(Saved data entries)
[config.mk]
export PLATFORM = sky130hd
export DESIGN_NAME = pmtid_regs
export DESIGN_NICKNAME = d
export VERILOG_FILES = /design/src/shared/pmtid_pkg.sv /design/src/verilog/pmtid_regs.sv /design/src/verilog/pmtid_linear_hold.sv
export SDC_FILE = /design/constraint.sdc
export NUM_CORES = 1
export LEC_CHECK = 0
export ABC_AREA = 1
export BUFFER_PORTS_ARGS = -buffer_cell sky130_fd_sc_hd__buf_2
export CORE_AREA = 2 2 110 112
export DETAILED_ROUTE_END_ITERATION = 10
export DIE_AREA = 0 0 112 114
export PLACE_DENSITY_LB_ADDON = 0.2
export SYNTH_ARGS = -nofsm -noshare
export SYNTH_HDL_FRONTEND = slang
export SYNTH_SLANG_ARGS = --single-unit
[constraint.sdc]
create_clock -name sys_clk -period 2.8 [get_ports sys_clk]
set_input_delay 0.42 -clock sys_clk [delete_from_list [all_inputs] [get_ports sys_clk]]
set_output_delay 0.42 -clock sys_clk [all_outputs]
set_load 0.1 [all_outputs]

**EXERCISE INSTRUCTIONS:**
Give back all the data exactly as it was written.

**RESPONSE:**
[config.mk]
export PLATFORM = sky130hd
export DESIGN_NAME = pmtid_regs
export DESIGN_NICKNAME = d
export VERILOG_FILES = /design/src/shared/pmtid_pkg.sv /design/src/verilog/pmtid_regs.sv /design/src/verilog/pmtid_linear_hold.sv
export SDC_FILE = /design/constraint.sdc
export NUM_CORES = 1
export LEC_CHECK = 0
export ABC_AREA = 1
export BUFFER_PORTS_ARGS = -buffer_cell sky130_fd_sc_hd__buf_2
export CORE_AREA = 2 2 110 112
export DETAILED_ROUTE_END_ITERATION = 10
export DIE_AREA = 0 0 112 114
export PLACE_DENSITY_LB_ADDON = 0.2
export SYNTH_ARGS = -nofsm -noshare
export SYNTH_HDL_FRONTEND = slang
export SYNTH_SLANG_ARGS = --single-unit
[constraint.sdc]
create_clock -name sys_clk -period 2.8 [get_ports sys_clk]
set_input_delay 0.42 -clock sys_clk [delete_from_list [all_inputs] [get_ports sys_clk]]
set_output_delay 0.42 -clock sys_clk [all_outputs]
set_load 0.1 [all_outputs]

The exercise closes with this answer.